The most successful JCT athletes are selected for the U.S. Junior National team, which competes in the Junior World Championships. Making that roster is a goal of Reed’s this season, and so far, he’s on the right track.

Working diligently with Lebanon-based personal trainer Emile Smith and Dartmouth men’s squash coach Hansi Wiens, Reed has come a long way since his repetitive-motion right hamstring injury began hamper him in February 2012.

“After I pulled it, I just came back way too soon and it made it worse,” said Reed, who’s also been the Lebanon High boys tennis team’s No. 1 singles ace the last two springs. “I had no explosiveness, which you really need in squash. I started working with Emile and realized that I had to learn to use different muscles, especially my core muscles. Now the hamstring feels 100 percent.”

It certainly looked that way during the season-opening Squash Revolution Gold Tournament in Washington in early September, when he went 12-1 over the three-day event. After a 3-1 victory over Sean Kenney, of Villanova, Pa., in a semifinal, Reed swept Connecticut’s Jarrett Odrich (currently ranked 14th) in three matches to take the final.

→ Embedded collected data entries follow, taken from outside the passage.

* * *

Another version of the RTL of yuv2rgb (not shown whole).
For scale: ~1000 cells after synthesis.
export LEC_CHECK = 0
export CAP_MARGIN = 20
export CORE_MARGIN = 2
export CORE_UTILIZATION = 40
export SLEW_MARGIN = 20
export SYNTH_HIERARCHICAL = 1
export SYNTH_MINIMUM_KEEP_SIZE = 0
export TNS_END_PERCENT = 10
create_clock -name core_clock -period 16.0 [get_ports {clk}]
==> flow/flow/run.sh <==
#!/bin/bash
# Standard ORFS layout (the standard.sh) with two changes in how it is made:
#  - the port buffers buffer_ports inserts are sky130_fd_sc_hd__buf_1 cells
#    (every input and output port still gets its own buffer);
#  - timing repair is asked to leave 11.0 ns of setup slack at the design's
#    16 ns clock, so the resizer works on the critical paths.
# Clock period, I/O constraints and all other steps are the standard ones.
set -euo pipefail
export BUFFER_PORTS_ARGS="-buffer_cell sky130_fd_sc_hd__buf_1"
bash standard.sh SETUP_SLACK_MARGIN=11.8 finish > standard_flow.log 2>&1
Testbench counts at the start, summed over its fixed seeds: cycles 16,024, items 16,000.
Context: an optimization exercise on an open-source flow, tuned for small area, a short achievable clock period and few clock cycles per item. The choices shown serve that exercise and are no tape-out recipe.
Only simulation tests tie the RTL to the original design; equivalence was not proved.
No activity file was given, so power comes from the tool's default toggle rates.

== run A ==
==> flow/design.v (excerpt) <==
module lzw_dec (
    input  wire        clk,
    input  wire        rst,             
    input  wire        in_valid,
    output wire        in_ready,
    input  wire [15:0] in_code,
    input  wire        in_last,         
    output wire        out_valid,
    input  wire        out_ready,
    output wire [7:0]  out_data,
    output wire        out_last,        
    output wire        out_err          
);
Size: about 5,200 flip-flops.
Settings: LEC_CHECK=0, CAP_MARGIN=20, CORE_MARGIN=2, CORE_UTILIZATION=50, SLEW_MARGIN=20; clock period 10.0 ns.
standard.sh (not shown) runs the stock make flow with config.mk's settings and CLKGATE_MAP_FILE= SYNTH_SCRIPT=/design/flow/synth_recipe.tcl, a recipe that flattens the netlist after the stock synthesis.
==> flow/flow/run.sh <==
#!/bin/bash
set -euo pipefail
bash standard.sh SETUP_SLACK_MARGIN=6 MATCH_CELL_FOOTPRINT=0 finish > standard_flow.log 2>&1
Testbench counts of run A, summed over its fixed seeds: cycles 153,905, bytes 151,420.
#### Input delta (run B over run A)
==> flow/flow/run.sh <==
#!/bin/bash
set -euo pipefail
bash standard.sh SETUP_SLACK_MARGIN=6.5 MATCH_CELL_FOOTPRINT=0 finish > standard_flow.log 2>&1
Findings:
Run B | status: complete | timing, DRC, antenna: pass
| total of clock buffers placed in the layout | run B vs run A | 8 lower |
Cell total after placement of run B is on par with run A.
Of the two candidates, run A has the better total length of routed wires and run B the worse one.
Re post-place setup slack: run A and run B aren't equal, and the higher value belongs to run A.


the reference run:
The RTL this note starts from:
==> flow/design.v <==
module lzw_dec (
    input  wire        clk,
    input  wire        rst,             
    input  wire        in_valid,
    output wire        in_ready,
    input  wire [15:0] in_code,
    input  wire        in_last,         
    output wire        out_valid,
    input  wire        out_ready,
    output wire [7:0]  out_data,
    output wire        out_last,        
    output wire        out_err          
);
    localparam integer AW = 6;           
    localparam integer RN = 1 << AW;     
    localparam integer DW = AW + 3;      
    reg [8:0] dpre [0:255];
    reg [7:0] dbyt [0:255];
    reg [10:0]   ib0, ib1;
    reg [1:0]    icnt;
    reg          inr;        
    reg          wbusy;      
    reg          chk;        
    reg          hi;         
    reg          lastf;      
    reg          first;      
    reg          drain;      
    reg [8:0]    ptr;        
    reg [8:0]    cur;        
    reg [8:0]    prev;       
    reg [8:0]    pprev;      
    reg [7:0]    pfirst;     
    reg [9:0]    nxt;        
    reg          justmade;   
    reg          wdict;      
    reg [7:0]    wadr;       
    reg [8:0]    wpre;
    reg [7:0]    wbyt;
    reg [AW-1:0] wpos;       
    reg [AW:0]   wcntr;      
    reg [AW:0]   rcntr;      
    reg [8:0]    cnt;        
    reg          ovr;        
    reg          rnd;        
    reg          rfresh;     
    reg [8:0]    rem;        
    reg [8:0]    q;          
    reg          bv;         
    reg [AW-1:0] bpos;
    reg [8:0]    bsrc;       
    reg          wv;         
    reg [AW-1:0] wa;
    reg [7:0]    wde;        
    reg [7:0]    wdr;        
    reg          wds;        
    reg [7:0]    rbuf [0:RN-1];
    reg          pv1, pv2;
    reg [DW-1:0] pd1, pd2;
    reg [2:0]    fpc;        
    reg [2:0]    ftc;        
    reg [DW-1:0] fq [0:3];
    reg [2:0]    fw, fr;     
    reg          hvld;       
    reg [DW-1:0] hd;
    reg          ov, ol, oe;
    reg [7:0]    od;
    reg          rcur;       
    reg [AW-1:0] rp;         
    reg [AW-1:0] rstop;      
    reg          rlast;      
    reg [AW-1:0] prev_s;     
    wire [8:0] dp = dpre[ptr[7:0]];
    wire err_c  = chk & (hi | (first ? cur[8] : (!nxt[9] & (cur > nxt[8:0]))));
    wire cs_c   = chk & !hi & !first & !nxt[9] & (cur == nxt[8:0]);
    wire nw_c   = chk & !hi & !first & justmade & cur[8] & (cur[7:0] == wadr);
    wire spec_c = cs_c | nw_c;
    wire rootstep = !ptr[8] & !(chk & hi);
    wire [AW:0] used = wcntr - rcntr;    
    wire [2:0]  fcnt = fpc - ftc;        
    wire fifo_ok = !fcnt[2];
    wire ovr_now = !ovr & used[AW] & (cnt == RN);
    wire ovr_any = ovr | ovr_now;
    wire [AW-1:0] lim = rcur ? rstop : prev_s - 1'b1;
    wire room    = (wpos != lim) | (used == 0) | ovr_any;
    wire p1_go   = wbusy & !rnd & room & (!rootstep | fifo_ok);
    wire p1_err  = wbusy & !rnd & err_c & fifo_ok;
    wire p1_wr   = p1_go & !err_c;
    wire p1_root = wbusy & !rnd & rootstep & room & fifo_ok;
    wire mk_ent  = p1_root & !first & !nxt[9];
    wire wrstep = (q <= RN);
    wire q1     = (q == 9'd1);
    wire rfinal = (rem <= RN);
    wire go_r   = wbusy & rnd & !wdict &
                  (!wrstep | ((!rfresh | (used == 0)) & (!q1 | fifo_ok)));
    wire r_wr   = go_r & wrstep;
    wire done_code = (p1_root & !ovr_any) | (go_r & q1 & rfinal);
    wire        hv    = (icnt != 2'd0);
    wire [10:0] head  = ib0;
    wire        ld    = hv & !drain & (!wbusy | done_code);
    wire        ipop  = ld | (hv & drain);
    wire        ipush = in_valid & inr;
    assign in_ready = inr;
    wire [8:0] ssrc  = spec_c ? {1'b0, pfirst} : ptr;
    wire       pt_cur  = (p1_wr & rootstep & ovr_any) | (go_r & q1 & !rfinal);
    wire       pt_spec = p1_wr & spec_c;
    wire       pt_dp   = (p1_wr & !rootstep) | go_r;
    wire       ptr_en  = ld | pt_cur | pt_spec | pt_dp;
    wire [8:0] ptr_side = ld ? head[8:0] : (pt_cur ? cur : (cs_c ? prev : pprev));
    wire       use_dp  = !ld & !pt_cur & !pt_spec;
    wire [8:0] ptr_nx  = use_dp ? dp : ptr_side;
    wire       wr_any = p1_wr | r_wr;
    wire       wr_en  = p1_go | r_wr;
    wire       wr_inc = (p1_wr & !ovr_any) | r_wr;
    wire       push   = p1_err | p1_root | (go_r & q1);
    wire [DW-1:0] pdesc = p1_err  ? {1'b0, 1'b1, 1'b1, wpos + 1'b1} :
                          p1_root ? {ovr_any, 1'b0, lastf & !ovr_any, wpos} :
                                    {1'b0, 1'b0, lastf & rfinal, wpos};
    wire [AW-1:0] hs  = hd[AW-1:0];
    wire          hl  = hd[AW];
    wire          he  = hd[AW+1];
    wire          hf  = hd[AW+2];
    wire [AW-1:0] hstop  = hf ? hs - 1'b1 : prev_s - 1'b1;
    wire [AW-1:0] raddr  = rcur ? rp : hs;
    wire          rlastb = rcur ? (rp == rstop) : (hs == hstop);
    wire          adv    = !ov | out_ready;
    wire          pop    = adv & !rcur & hvld;
    wire          rd_dec = adv & (rcur | (hvld & !he));
    wire          refill = !hvld | pop;
    wire          a_ne   = (fw != fr);
    wire          a_pop  = refill & a_ne;
    wire          a_push = pv2 & !(refill & !a_ne);
    assign out_valid = ov;
    assign out_data  = od;
    assign out_last  = ol;
    assign out_err   = oe;
    always @(posedge clk) begin
        if (ipush) begin
            if (icnt == 2'd0 || (icnt == 2'd1 && ipop))
                ib0 <= {in_last, |in_code[15:9], in_code[8:0]};
            else
                ib1 <= {in_last, |in_code[15:9], in_code[8:0]};
        end
        if (ipop && icnt == 2'd2)
            ib0 <= ib1;
        if (mk_ent) begin
            wadr <= nxt[7:0];
            wpre <= prev;
            wbyt <= ptr[7:0];
        end
        if (wdict) begin
            dpre[wadr] <= wpre;
            dbyt[wadr] <= wbyt;
        end
        bpos <= wpos;
        bsrc <= ssrc;
        wa   <= bpos;
        wde  <= dbyt[bsrc[7:0]];
        wdr  <= bsrc[7:0];
        wds  <= bsrc[8];
        if (wv)
            rbuf[wa] <= wds ? wde : wdr;
        pd1 <= pdesc;
        pd2 <= pd1;
        if (a_push)
            fq[fw[1:0]] <= pd2;
        if (refill)
            hd <= a_ne ? fq[fr[1:0]] : pd2;
        if (adv)
            od <= rbuf[raddr];
    end
    always @(posedge clk) begin
        if (rst) begin
            icnt     <= 2'd0;
            inr      <= 1'b1;
            wbusy    <= 1'b0;
            drain    <= 1'b0;
            first    <= 1'b1;
            nxt      <= 10'd256;
            justmade <= 1'b0;
            wdict    <= 1'b0;
            wpos     <= {AW{1'b1}};
            wcntr    <= 0;
            rcntr    <= 0;
            ovr      <= 1'b0;
            rnd      <= 1'b0;
            bv       <= 1'b0;
            wv       <= 1'b0;
            pv1      <= 1'b0;
            pv2      <= 1'b0;
            fpc      <= 3'd0;
            ftc      <= 3'd0;
            fw       <= 3'd0;
            fr       <= 3'd0;
            hvld     <= 1'b0;
            ov       <= 1'b0;
            rcur     <= 1'b0;
            prev_s   <= {AW{1'b0}};
        end else begin
            icnt <= icnt + ipush - ipop;
            inr  <= !((icnt == 2'd2 && !ipop) || (icnt == 2'd1 && ipush && !ipop));
            if (drain && hv && head[10])
                drain <= 1'b0;
            if (p1_err) begin
                wbusy <= 1'b0;
                first <= 1'b1;
                nxt   <= 10'd256;
                drain <= !lastf;
            end
            wdict <= mk_ent;
            if (p1_root) justmade <= !first & !nxt[9];
            if (wr_any)
                wpos <= wpos - 1'b1;
            if (p1_wr) begin
                chk <= 1'b0;
                cnt <= cnt + 1'b1;
                if (ovr_now) ovr <= 1'b1;
                if (rootstep) begin
                    if (!first && !nxt[9]) nxt <= nxt + 1'b1;
                    first <= 1'b0;
                    if (lastf) begin
                        first <= 1'b1;
                        nxt   <= 10'd256;
                    end
                    prev   <= cur;
                    pprev  <= prev;
                    pfirst <= ptr[7:0];
                    if (ovr_any) begin
                        ovr    <= 1'b0;
                        rnd    <= 1'b1;
                        rfresh <= 1'b1;
                        rem    <= cnt + 1'b1 - RN;
                        q      <= cnt + 1'b1 - RN;
                    end
                end
            end
            if (go_r) begin
                q   <= q - 1'b1;
                if (wrstep) rfresh <= 1'b0;
                if (q1) begin
                    if (rfinal) begin
                        rnd <= 1'b0;
                    end else begin
                        rem    <= rem - RN;
                        q      <= rem - RN;
                        rfresh <= 1'b1;
                    end
                end
            end
            if (ptr_en) ptr <= ptr_nx;
            if (done_code) wbusy <= 1'b0;
            if (ld) begin
                wbusy <= 1'b1;
                chk   <= 1'b1;
                cur   <= head[8:0];
                hi    <= head[9];
                lastf <= head[10];
                cnt   <= 9'd0;
            end
            if (wr_inc) wcntr <= wcntr + 1'b1;
            if (rd_dec) rcntr <= rcntr + 1'b1;
            bv   <= wr_en;
            wv   <= bv;
            pv1  <= push;
            pv2  <= pv1;
            if (push) fpc <= fpc + 1'b1;
            if (pop)  ftc <= ftc + 1'b1;
            if (a_push) fw <= fw + 1'b1;
            if (a_pop)  fr <= fr + 1'b1;
            if (refill) hvld <= a_ne | pv2;
            if (adv) begin
                ov <= rcur | hvld;
                if (rcur) begin
                    ol <= rlast & rlastb;
                    oe <= 1'b0;
                    if (rlastb) rcur <= 1'b0;
                    rp <= rp + 1'b1;
                end else if (hvld) begin
                    if (he) begin
                        ol <= 1'b1;
                        oe <= 1'b1;
                    end else begin
                        ol     <= hl & rlastb;
                        oe     <= 1'b0;
                        prev_s <= hs;
                        rcur   <= !rlastb;
                        rp     <= hs + 1'b1;
                        rstop  <= hstop;
                        rlast  <= hl;
                    end
                end
            end
        end
    end
endmodule
clock: 10.0 ns
lec_check: 0
cap_margin: 20
core_margin: 2
core_utilization: 40
slew_margin: 20
==> flow/flow/run.sh <==
#!/bin/bash
set -euo pipefail
bash standard.sh SETUP_SLACK_MARGIN=6.5 MATCH_CELL_FOOTPRINT=0 finish > standard_flow.log 2>&1
The reference run finished every step from synthesis to the final layout, and the layout passed the timing, design-rule and antenna checks.
Testbench counts of the reference run, summed over its fixed seeds: cycles 153,905, bytes 151,420.
--- input diff the reference run..the trial run ---
==> flow/flow/run.sh <==
#!/bin/bash
set -euo pipefail
bash standard.sh SETUP_SLACK_MARGIN=7 MATCH_CELL_FOOTPRINT=0 finish > standard_flow.log 2>&1
Cell count is higher on the trial run. Total power after layout: the trial run and the reference run compared, lower one is the reference run. The worst slack on hold paths of the reference run and that of the trial run are within noise of each other.

[re-timing with driven ports]
In the flow no input, the clock included, has a driving cell. The finished layouts below were timed again as built, in two steps.
Step 1 (the two cells are an assumption about what drives the block):
set clk [get_ports {clk}]
set_driving_cell -lib_cell sky130_fd_sc_hd__clkbuf_16 $clk
set_driving_cell -lib_cell sky130_fd_sc_hd__buf_2 [delete_from_list [all_inputs] $clk]
Step 2 adds t to the input delays and takes it off the output delays; t is the mean of the earliest and latest rising clock arrival at the registers after step 1. Input paths then give back, and output paths get back, about the clock's delay inside the block.
a / b / c = ideal ports / drivers / drivers and shift; a / b = the first two.
run | t, ns | slack for setup (ns) | hold WS [ns] | worst data-port slew with drivers (ns) | pins driven straight from the clock port
run A | 1.139 | 5.972 / 5.972 / 5.198 | 0.329 / 0.329 / 0.329 | 0.04 | 1
run B | 1.151 | 6.344 / 6.234 / 5.566 | 0.325 / 0.325 / 0.325 | 0.04 | 1
the reference run | 1.185 | 6.193 / 6.059 / 5.544 | 0.324 / 0.324 / 0.324 | 0.04 | 1
the trial run | 1.196 | 6.252 / 6.138 / 5.967 | 0.323 / 0.323 / 0.323 | 0.04 | 1
After both steps setup and hold are still met in every run listed. For run B, which loses most, drivers alone change the setup slack by -0.110 ns; drivers and shift together by -0.778 ns.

Then at his “home” courts in front of friends and family at Dartmouth, Reed overcame a 2-0 deficit against rival Tommy Brownell, of Belmont, Mass., losing 13-11, 11-8 in the first two games before peeling off 11-7, 11-3 and 11-5 wins.

“I basically just wore him down after awhile,” Reed said. “We’ve had a lot of great matches against each other, but for this one, I think I was more physically fit and stronger mentally. It paid off.”

Reed traveled to Philadelphia for his first U-19 JCT event last month, falling to third-ranked Thomas Kingshot in the first round before sweeping the rest of his opponents in the consolation bracket and finishing the weekend 5-1. Last weekend at Harvard University, Reed fell in the second round to Hayes Murphy, but went 5-1 again over the weekend to bump his national ranking into the top 10.

“Even though I didn’t make it to the semifinals or finals, (U.S. Squash) still takes all of the results into account,” Reed said. “So, those results still helped me.”

Wiens — who also mentors several other high school-aged squash athletes in the Upper Valley on top of his duties with the Big Green — feels Reed’s comprehension of the game helps him as much as his physical skills.

“He’s a great listener and he’s open minded,” the coach said. “He follows up on what he has to do to learn. He’s a patient and honest guy and plays with confidence.”

The son of former Dartmouth men’s squash player Mark Reed, Max Reed was most interested in youth hockey until about the age of 10. He enjoyed the physical and mental demands of the game so much he decided to make it a year-round sport.

“It’s like playing chess at 100 miles per hour,” Reed said. “You have to be smart and stretegic the whole time, but you also have to be physically fit.”

By the seventh grade, Reed won his first JCT tournament at a U-13 event at Yale University. At age 14, he reached as high as No. 1 in the U.S. Squash age group rankings, placed fifth at the U-15 Junior National Championships and was chosen for the U-15 National team. The unit vanquished Canada at the Can-Am Junior Championships in Buffalo, N.Y.

The following season was hampered by the injury, a setback Wiens think might have actually helped.

“It gave him time to reflect and evaluate the next stage and what he was looking for,” the coach said as his team’s hard strokes echoed off the Berry Center walls. “He worked a lot on his short strokes and drops, which are really important.

“As you can hear, everyone can hit the ball hard, but the soft shots are what can make the difference.”